There is hardly anything in the world that some man cannot make a little worse and sell a little cheaper, and the people who consider price only are this man’s lawful prey. – John Ruskin

While stewardship demands due consideration be given to the cost of the investment, the church often does itself a disservice by unfairly focusing on the cost of the service and not fairly counting the value gained from the engagement. Not understanding the balance between cost and value leads the church into making short sighted decisions, often at a greater overall project cost.

Consider the parable of the treasure hidden in the field:

“The kingdom of heaven is like a treasure hidden in the field, which a man found and hid again; and from joy over it he goes and sells all that he has and buys that field.”  Jesus – Matthew 13:44 NASB

The man unearthed a treasure hidden in the field and then did what he had to do (sold all he had) to buy the field because he understood the value hidden in the field. He did not say to himself, “I would like to have that treasure, but I can’t afford it.” He evaluated the find, counted the cost, and understood the value was worth the sacrifice – which he then made.
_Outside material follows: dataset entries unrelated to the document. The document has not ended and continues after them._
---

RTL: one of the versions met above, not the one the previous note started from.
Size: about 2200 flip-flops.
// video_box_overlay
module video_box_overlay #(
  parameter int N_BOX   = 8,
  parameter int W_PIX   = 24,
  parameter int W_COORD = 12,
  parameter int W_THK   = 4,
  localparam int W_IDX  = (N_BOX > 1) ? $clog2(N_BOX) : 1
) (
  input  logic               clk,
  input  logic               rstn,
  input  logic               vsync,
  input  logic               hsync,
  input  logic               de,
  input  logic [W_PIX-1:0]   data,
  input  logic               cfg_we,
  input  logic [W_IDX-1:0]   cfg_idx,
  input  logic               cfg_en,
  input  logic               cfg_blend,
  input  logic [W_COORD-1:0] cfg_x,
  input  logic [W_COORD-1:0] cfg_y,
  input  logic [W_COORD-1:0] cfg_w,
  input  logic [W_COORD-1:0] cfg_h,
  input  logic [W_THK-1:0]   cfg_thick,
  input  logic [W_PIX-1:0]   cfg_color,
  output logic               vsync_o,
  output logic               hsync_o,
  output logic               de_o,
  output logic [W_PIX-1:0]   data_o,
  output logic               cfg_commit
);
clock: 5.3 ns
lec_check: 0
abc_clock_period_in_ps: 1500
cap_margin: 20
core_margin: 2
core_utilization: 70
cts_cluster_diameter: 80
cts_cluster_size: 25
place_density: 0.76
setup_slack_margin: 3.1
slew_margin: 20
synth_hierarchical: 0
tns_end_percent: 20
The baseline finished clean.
From an optimization exercise on the open Yosys and OpenROAD flow, aimed at small area; shortcuts taken in it are not production practice. Only simulation tests tie the RTL to the original design; equivalence was not proved.

==> build 31 <==
==> flow/design.v <==
module bli_fa (input logic a, b, c, output logic s, co);
    assign {co, s} = a + b + c;
endmodule
module bli_ha (input logic a, b, output logic s, co);
    assign {co, s} = a + b;
endmodule
module bli_dbit (input logic s, ovf, nclr, output logic d);
    assign d = nclr && (s || ovf);
endmodule
module bli_xnor (input logic a, b, output logic y);
    assign y = ~(a ^ b);
endmodule
module bli_xor (input logic a, b, output logic y);
    assign y = a ^ b;
endmodule
module bli_nand (input logic a, b, output logic y);
    assign y = ~(a & b);
endmodule
module bli_andn (input logic a, bn, output logic y);
    assign y = a & ~bn;
endmodule
module bli_dbitn (input logic ns, novf, clr, output logic d);
    assign d = ~((ns & novf) | clr);
endmodule
module bli_ovf (input logic q, nc, output logic ovf, novf);
    assign ovf  = q & ~nc;
    assign novf = ~(q & ~nc);
endmodule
To help determine the value proposition on consulting, the church should objectively and honestly ask itself questions, such as:

  1. Do we have the training, experience, and objectivity to do this the best it can be done?
  2. What is the value of supporting and protecting the leadership of the church?
  3. What is the value of increasing unity and support for the building program in the body?
  4. What is the value of increasing the financial support for our building program?
  5. What is the value of bridging the gulf from “we think” to “we know” when talking about spending hundreds of thousands or millions of dollars on a building program?
  6. Why did Moses and Solomon get outside help for their building programs? (Exodus 31 and 2 Chronicles 2)
  7. What is the additional price we could end up paying during construction for mistakes or oversights in the design of the new facilities?
  8. What is the price we may pay, for decades to come, for ministry space that may not truly meet our needs?
  9. How much is confidence and peace of mind worth to us?
  10. What is the value of even a 10% improvement in the building program? (Hint: 10% of $1M is $100,000)
  11. There is no right way to build the wrong thing; what is the value of objectively understanding what we need to build and why?

So, are church consulting fees with it? Ask and answer these questions and then do the math. If, at the end of the day, the engagement provides greater value than the cost of services, the difference is the projected cost to the church to not engage for the services.